• _MATERIAL TO PROCESS_:
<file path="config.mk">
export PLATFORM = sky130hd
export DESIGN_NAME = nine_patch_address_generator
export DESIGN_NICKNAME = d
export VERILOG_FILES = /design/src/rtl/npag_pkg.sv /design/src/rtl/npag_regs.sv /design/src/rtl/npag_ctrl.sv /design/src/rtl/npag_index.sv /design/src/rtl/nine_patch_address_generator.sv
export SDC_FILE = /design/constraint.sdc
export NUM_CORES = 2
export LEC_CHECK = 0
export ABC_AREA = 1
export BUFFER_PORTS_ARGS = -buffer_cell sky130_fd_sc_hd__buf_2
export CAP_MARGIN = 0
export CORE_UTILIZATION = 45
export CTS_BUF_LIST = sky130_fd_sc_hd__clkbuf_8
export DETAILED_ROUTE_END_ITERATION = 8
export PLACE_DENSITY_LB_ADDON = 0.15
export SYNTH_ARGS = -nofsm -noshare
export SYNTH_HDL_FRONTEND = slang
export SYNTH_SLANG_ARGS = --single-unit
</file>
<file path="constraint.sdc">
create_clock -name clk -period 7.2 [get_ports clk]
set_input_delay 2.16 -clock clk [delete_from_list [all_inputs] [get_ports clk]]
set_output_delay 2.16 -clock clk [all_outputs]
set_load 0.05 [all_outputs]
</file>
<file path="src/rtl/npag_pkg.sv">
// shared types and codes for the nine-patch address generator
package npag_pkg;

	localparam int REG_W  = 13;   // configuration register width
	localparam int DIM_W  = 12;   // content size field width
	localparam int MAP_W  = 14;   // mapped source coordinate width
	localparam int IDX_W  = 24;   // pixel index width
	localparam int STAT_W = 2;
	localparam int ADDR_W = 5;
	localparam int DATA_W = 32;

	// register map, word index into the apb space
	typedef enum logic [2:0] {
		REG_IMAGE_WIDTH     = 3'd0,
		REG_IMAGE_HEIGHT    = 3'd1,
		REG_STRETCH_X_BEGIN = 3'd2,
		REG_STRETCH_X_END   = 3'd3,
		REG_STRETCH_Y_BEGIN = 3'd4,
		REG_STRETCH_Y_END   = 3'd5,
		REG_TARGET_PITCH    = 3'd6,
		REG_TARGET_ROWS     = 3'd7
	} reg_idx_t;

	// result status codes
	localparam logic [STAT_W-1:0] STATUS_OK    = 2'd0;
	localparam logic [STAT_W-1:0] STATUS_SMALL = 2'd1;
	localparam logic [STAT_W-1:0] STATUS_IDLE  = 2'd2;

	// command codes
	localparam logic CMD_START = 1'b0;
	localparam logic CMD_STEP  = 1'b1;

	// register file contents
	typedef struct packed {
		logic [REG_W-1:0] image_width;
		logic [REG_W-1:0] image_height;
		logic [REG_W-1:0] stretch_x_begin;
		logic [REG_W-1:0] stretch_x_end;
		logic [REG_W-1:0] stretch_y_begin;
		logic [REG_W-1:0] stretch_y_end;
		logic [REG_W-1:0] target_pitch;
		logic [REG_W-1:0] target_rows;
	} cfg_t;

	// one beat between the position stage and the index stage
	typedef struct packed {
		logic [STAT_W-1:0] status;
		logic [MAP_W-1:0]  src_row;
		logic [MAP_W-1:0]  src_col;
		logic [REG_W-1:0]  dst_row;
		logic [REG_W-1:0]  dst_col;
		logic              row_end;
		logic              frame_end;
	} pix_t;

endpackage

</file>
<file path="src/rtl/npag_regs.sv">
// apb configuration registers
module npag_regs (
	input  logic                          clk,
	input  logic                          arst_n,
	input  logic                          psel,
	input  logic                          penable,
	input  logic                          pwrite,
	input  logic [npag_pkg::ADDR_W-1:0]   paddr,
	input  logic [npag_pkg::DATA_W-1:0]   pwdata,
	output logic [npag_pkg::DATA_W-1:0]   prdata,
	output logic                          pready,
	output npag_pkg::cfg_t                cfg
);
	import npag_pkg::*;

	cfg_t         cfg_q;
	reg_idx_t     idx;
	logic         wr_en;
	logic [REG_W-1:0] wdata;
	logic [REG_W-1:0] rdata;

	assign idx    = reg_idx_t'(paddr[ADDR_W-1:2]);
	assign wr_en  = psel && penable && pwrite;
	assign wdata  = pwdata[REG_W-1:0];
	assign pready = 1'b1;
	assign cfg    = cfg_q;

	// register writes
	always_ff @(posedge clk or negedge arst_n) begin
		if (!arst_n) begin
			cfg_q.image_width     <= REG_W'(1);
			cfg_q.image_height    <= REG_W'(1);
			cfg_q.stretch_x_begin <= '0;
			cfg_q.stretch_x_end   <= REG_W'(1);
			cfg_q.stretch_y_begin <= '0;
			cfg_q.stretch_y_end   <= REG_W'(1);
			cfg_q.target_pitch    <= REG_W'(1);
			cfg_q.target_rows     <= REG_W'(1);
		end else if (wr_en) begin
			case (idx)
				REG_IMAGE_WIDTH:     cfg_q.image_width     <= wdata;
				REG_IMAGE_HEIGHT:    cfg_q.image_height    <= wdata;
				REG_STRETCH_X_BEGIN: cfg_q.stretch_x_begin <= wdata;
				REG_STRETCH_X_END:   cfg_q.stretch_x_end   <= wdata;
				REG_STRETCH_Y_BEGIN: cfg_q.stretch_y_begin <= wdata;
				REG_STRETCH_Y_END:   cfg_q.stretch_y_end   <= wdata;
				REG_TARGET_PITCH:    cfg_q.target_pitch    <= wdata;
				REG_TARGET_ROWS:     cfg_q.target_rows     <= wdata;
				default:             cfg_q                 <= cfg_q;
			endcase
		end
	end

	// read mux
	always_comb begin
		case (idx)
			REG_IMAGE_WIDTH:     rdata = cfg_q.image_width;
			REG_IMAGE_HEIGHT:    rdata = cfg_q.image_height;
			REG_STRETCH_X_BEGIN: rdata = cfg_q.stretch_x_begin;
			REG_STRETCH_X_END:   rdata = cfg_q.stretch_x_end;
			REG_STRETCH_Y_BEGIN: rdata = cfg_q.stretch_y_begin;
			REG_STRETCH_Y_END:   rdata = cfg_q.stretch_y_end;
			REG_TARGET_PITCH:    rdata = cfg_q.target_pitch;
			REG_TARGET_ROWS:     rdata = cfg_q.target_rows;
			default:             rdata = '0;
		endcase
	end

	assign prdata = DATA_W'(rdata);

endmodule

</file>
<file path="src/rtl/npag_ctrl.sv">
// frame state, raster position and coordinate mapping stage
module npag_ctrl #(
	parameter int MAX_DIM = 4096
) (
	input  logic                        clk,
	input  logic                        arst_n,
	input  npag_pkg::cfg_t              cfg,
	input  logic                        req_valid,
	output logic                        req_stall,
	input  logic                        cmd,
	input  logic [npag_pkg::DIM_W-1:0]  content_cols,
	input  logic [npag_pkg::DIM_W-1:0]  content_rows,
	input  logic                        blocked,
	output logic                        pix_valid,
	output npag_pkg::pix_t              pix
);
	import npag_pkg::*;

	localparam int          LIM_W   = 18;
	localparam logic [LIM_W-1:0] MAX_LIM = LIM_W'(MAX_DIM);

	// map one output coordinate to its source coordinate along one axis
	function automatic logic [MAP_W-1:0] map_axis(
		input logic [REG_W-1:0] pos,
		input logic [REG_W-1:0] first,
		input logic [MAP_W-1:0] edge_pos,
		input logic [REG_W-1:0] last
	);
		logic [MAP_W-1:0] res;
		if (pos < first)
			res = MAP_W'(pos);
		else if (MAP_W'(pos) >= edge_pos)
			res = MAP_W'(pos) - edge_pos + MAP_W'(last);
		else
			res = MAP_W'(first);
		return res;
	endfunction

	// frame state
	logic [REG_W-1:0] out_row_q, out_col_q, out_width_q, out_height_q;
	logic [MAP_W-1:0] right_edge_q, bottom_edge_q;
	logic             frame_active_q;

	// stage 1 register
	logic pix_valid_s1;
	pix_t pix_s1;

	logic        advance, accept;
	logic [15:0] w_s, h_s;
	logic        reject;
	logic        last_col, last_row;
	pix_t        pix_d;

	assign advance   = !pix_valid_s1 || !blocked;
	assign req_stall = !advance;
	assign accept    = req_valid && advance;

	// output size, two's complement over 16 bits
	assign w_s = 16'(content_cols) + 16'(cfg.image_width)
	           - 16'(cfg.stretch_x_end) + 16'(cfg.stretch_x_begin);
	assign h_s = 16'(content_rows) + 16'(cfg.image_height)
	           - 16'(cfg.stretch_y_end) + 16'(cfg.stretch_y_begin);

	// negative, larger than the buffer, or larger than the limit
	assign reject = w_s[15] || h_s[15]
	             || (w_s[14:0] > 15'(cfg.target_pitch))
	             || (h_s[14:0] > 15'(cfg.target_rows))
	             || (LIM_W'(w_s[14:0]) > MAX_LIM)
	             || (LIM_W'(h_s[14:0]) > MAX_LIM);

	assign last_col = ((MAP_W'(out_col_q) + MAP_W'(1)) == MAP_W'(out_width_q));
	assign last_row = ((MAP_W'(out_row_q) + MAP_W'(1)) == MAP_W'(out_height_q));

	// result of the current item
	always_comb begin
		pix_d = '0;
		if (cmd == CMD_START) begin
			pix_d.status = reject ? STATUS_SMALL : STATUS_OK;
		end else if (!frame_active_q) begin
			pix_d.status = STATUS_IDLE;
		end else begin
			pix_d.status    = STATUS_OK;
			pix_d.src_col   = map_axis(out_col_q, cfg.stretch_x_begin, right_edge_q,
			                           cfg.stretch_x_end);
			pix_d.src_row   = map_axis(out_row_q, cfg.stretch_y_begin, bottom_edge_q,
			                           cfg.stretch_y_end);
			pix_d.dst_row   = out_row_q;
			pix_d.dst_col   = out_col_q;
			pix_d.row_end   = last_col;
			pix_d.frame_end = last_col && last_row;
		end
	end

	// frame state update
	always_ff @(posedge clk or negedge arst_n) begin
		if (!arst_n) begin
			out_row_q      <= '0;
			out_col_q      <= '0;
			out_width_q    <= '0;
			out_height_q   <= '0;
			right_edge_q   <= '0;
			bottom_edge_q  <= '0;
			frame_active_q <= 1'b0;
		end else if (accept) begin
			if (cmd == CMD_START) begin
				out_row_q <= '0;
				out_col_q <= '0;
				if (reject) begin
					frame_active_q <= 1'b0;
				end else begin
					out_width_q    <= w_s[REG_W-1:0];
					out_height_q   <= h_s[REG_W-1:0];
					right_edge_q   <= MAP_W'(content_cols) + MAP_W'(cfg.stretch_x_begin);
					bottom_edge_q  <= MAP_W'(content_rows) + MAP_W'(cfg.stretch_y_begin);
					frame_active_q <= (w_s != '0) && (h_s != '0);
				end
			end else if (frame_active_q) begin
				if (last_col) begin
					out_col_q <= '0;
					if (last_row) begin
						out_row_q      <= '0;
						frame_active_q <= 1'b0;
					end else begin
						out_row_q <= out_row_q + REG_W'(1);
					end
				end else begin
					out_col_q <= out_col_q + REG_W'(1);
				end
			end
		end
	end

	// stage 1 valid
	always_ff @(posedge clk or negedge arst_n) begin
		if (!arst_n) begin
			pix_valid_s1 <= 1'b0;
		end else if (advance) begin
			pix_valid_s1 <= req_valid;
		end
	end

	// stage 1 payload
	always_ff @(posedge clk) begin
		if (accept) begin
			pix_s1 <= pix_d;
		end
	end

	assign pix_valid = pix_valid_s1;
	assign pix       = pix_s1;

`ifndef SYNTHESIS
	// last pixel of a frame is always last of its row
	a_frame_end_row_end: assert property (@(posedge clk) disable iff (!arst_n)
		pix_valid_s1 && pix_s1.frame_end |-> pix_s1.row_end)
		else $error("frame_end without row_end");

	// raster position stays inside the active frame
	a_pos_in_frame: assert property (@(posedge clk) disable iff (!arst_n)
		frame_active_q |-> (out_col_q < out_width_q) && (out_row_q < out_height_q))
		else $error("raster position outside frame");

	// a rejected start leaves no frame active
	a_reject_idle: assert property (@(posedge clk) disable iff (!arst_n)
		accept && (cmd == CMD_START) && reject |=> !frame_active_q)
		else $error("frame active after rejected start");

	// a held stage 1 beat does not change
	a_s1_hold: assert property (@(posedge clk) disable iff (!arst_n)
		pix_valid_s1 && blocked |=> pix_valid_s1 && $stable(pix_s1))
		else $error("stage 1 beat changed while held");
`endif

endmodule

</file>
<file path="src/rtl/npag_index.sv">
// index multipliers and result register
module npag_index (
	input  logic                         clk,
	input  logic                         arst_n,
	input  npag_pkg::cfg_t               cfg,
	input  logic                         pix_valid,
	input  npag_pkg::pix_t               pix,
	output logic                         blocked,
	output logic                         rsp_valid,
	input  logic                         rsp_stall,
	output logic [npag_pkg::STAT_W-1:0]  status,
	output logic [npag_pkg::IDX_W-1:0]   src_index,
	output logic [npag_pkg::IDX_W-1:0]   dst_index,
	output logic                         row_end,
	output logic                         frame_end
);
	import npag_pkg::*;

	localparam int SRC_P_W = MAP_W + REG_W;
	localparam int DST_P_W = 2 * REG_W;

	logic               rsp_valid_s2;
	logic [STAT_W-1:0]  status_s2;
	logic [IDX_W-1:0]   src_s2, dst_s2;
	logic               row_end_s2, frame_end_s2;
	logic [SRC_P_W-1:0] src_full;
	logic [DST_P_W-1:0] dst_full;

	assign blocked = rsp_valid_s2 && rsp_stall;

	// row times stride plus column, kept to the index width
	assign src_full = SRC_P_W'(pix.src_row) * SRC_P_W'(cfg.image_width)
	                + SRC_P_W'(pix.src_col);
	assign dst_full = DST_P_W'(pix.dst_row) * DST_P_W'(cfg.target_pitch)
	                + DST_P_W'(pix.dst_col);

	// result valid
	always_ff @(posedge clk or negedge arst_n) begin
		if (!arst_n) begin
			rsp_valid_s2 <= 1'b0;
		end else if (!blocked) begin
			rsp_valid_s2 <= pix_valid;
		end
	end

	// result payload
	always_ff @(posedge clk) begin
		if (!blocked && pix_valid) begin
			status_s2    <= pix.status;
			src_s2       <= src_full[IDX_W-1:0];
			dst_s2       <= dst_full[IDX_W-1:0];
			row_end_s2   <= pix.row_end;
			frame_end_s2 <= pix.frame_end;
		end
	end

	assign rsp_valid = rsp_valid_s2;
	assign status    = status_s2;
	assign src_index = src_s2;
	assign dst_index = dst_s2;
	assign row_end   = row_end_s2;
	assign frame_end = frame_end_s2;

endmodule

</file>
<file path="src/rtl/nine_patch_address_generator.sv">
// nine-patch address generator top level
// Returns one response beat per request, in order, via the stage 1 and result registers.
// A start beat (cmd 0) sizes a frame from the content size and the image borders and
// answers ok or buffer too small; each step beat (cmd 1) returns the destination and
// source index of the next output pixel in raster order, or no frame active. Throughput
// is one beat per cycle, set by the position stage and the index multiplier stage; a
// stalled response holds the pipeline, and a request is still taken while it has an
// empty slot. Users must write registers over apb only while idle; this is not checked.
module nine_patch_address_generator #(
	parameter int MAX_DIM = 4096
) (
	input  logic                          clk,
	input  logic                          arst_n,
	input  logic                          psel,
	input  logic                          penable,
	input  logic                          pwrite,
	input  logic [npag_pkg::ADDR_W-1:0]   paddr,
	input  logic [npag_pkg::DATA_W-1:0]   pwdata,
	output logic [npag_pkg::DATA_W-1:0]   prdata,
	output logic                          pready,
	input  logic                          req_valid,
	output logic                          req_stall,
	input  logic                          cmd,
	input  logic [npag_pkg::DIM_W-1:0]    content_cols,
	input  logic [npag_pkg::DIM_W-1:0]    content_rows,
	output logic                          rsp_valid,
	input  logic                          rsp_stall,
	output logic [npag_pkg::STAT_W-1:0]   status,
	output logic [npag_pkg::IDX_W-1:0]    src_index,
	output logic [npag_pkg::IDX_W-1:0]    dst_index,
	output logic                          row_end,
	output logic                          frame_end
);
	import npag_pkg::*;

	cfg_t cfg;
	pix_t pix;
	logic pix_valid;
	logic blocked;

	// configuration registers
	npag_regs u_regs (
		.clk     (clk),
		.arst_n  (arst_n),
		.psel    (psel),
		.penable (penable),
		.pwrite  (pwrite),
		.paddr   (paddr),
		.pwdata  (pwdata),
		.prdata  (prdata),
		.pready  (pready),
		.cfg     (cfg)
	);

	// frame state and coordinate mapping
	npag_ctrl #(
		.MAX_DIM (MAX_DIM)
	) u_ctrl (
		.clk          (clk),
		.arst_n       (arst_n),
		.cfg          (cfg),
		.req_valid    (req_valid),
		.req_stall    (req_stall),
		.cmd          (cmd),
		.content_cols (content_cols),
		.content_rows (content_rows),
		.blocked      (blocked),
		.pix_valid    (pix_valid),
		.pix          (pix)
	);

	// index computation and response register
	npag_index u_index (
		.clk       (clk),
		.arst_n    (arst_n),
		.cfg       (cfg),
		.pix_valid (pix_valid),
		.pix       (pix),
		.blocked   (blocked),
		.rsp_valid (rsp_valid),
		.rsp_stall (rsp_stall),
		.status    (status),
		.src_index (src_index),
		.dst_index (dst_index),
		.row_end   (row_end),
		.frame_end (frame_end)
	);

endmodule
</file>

• _WORK REQUEST_: Where the word "penable" shows up in a line of the entries above, count that line; the answer is the total alone.

• _EXERCISE SOLUTION_: 4